### [Task goal]
From the entries below, extract every line that includes the word "Wirelength".

• • •

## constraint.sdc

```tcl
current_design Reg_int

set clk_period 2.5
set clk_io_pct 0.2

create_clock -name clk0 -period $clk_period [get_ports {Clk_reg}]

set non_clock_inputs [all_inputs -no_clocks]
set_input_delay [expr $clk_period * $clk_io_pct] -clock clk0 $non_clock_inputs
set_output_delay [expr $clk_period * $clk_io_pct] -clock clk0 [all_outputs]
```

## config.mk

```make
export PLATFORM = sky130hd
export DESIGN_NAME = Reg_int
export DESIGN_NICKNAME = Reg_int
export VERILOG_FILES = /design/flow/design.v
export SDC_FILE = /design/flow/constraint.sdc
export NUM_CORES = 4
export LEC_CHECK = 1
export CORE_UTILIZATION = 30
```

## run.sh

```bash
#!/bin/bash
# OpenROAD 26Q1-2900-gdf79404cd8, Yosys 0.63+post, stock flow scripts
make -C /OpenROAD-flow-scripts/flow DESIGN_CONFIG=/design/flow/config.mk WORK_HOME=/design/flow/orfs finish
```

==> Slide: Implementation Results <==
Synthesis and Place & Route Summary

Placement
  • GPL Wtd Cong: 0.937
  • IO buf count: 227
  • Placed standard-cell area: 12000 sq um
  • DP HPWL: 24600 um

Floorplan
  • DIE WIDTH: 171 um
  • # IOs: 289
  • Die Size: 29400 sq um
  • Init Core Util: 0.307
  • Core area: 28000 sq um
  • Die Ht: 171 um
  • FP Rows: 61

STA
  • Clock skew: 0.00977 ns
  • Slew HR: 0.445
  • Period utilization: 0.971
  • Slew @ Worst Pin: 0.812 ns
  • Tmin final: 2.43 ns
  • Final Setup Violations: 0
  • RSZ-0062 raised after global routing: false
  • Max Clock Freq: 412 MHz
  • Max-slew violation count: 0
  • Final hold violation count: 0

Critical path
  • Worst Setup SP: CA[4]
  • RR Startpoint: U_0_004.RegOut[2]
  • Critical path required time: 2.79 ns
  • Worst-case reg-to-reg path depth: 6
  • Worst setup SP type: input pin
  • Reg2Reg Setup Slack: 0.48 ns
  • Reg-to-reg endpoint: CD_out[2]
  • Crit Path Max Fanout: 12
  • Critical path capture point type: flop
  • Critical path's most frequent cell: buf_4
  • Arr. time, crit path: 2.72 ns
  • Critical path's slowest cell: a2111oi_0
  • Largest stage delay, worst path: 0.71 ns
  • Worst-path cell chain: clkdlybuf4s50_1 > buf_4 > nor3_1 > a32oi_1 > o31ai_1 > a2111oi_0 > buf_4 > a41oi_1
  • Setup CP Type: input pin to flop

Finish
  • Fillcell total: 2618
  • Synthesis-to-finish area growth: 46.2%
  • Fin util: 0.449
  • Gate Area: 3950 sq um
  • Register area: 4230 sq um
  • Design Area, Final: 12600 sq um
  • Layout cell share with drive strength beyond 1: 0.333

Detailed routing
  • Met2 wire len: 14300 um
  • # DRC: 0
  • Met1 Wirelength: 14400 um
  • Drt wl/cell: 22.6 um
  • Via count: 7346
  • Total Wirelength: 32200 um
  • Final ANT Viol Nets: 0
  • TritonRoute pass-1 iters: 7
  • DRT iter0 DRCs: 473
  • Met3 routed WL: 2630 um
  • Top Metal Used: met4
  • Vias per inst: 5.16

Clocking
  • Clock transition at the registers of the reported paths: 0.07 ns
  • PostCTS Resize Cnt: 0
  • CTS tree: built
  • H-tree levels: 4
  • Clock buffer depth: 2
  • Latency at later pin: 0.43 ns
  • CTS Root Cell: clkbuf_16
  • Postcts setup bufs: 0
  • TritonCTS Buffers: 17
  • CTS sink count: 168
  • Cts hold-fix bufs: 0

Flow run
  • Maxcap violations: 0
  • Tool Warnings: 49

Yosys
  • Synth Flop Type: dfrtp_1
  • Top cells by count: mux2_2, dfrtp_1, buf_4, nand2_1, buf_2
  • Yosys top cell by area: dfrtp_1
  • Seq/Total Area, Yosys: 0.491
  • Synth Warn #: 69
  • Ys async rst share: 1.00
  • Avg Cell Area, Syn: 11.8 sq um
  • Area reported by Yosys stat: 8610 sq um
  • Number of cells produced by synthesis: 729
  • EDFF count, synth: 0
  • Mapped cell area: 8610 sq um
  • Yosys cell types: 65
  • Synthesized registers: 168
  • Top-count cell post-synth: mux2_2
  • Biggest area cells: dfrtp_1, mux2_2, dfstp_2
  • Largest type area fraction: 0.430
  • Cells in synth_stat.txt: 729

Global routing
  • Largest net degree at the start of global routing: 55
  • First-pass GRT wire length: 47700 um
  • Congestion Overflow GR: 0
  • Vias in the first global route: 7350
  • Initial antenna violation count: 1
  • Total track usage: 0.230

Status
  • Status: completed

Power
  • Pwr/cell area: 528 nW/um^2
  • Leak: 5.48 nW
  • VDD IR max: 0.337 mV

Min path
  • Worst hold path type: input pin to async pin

• • •

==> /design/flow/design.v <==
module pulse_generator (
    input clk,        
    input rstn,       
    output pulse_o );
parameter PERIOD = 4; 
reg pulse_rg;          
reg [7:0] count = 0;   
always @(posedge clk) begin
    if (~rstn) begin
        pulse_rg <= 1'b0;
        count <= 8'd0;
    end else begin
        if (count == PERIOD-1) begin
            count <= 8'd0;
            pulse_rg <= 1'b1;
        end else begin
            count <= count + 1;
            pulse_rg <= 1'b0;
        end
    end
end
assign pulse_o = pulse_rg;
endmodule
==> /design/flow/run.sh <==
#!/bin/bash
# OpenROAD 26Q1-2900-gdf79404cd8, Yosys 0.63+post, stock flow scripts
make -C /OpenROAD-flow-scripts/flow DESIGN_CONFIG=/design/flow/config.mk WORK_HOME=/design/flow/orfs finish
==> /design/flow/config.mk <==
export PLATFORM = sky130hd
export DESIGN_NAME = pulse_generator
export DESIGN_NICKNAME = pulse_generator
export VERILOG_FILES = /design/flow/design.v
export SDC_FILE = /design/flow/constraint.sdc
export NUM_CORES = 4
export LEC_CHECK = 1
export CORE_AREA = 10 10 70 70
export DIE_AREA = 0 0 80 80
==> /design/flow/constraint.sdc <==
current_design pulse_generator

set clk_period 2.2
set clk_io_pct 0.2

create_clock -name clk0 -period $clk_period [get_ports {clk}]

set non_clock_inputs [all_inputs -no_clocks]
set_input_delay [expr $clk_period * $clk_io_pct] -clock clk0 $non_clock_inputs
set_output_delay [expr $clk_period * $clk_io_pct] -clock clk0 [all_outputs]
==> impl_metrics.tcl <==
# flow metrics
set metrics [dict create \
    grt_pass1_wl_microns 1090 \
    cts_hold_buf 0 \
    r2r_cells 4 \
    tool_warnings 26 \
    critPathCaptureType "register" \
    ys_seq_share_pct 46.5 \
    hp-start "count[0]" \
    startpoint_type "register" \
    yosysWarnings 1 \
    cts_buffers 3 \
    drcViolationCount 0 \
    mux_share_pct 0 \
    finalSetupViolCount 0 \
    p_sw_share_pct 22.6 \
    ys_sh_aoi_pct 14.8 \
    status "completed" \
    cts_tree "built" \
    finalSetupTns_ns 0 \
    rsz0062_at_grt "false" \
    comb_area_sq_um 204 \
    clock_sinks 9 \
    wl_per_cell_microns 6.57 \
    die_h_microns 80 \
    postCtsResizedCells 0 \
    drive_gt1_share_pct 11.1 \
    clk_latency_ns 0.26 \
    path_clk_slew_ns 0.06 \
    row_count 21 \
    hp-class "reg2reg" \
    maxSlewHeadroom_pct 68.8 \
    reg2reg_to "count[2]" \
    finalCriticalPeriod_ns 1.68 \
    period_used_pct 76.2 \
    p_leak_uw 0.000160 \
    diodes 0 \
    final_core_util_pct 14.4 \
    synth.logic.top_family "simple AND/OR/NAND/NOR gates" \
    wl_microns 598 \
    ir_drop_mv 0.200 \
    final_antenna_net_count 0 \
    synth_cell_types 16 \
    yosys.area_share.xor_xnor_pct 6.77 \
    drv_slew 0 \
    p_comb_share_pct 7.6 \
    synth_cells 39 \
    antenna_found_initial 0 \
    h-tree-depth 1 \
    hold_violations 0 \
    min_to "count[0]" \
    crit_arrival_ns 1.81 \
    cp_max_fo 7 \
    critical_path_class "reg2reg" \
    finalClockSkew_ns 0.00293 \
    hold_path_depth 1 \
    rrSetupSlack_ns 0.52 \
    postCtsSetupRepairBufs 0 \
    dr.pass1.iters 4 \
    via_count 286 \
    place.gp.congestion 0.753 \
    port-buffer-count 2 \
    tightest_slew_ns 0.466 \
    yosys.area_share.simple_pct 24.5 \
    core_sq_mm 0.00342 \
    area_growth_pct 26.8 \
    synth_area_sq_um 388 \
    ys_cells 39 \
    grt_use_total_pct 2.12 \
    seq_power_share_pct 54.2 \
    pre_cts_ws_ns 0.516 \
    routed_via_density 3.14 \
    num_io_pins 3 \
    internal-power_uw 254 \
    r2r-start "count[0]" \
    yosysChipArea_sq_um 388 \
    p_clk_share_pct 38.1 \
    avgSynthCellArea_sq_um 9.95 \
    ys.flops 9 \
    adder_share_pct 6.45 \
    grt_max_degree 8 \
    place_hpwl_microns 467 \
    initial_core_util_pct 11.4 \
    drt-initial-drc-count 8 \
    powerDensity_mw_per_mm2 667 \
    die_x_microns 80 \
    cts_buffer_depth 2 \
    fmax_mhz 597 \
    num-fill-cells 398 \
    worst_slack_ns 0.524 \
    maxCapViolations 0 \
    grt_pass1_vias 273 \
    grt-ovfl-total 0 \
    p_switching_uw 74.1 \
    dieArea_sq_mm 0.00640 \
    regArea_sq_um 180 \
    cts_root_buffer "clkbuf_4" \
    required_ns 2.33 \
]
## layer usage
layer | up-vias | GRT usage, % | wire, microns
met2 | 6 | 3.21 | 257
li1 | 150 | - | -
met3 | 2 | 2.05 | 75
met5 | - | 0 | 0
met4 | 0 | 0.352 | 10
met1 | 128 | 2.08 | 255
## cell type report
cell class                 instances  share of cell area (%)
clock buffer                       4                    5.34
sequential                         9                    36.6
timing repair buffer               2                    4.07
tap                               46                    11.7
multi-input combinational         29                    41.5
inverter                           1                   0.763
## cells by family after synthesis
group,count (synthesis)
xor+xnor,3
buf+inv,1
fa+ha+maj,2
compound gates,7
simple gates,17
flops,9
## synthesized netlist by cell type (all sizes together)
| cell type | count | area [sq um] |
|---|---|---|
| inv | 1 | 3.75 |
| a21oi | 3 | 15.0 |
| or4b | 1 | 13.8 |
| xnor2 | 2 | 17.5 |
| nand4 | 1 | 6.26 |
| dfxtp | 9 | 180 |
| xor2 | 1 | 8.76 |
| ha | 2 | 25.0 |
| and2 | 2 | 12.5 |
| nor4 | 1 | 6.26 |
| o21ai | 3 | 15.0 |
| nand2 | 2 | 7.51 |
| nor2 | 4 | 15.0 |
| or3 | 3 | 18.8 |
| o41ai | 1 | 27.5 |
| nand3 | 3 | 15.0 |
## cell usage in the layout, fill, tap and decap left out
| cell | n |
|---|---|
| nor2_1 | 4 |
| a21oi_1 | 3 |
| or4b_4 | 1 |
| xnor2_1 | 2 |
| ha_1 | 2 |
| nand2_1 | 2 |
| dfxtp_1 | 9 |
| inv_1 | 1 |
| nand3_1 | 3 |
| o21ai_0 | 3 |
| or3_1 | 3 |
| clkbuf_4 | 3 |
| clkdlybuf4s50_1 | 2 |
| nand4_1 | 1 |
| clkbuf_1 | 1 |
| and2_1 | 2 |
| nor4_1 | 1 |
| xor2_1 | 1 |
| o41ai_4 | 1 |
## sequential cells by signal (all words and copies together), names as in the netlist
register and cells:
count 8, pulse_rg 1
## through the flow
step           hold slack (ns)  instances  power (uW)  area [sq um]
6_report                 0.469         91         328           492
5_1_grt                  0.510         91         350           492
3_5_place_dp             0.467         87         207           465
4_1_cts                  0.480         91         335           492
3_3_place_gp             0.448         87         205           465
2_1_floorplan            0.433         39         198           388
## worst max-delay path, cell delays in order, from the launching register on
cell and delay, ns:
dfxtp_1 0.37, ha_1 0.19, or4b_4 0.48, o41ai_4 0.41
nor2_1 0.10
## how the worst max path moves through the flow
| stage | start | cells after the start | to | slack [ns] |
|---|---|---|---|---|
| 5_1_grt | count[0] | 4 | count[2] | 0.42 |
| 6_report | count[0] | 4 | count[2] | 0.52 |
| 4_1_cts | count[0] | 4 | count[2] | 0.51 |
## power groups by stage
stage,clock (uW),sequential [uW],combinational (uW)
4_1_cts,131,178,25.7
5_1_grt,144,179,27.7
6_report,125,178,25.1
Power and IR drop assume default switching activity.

• • •

### [Output]
  • Met1 Wirelength: 14400 um
  • Total Wirelength: 32200 um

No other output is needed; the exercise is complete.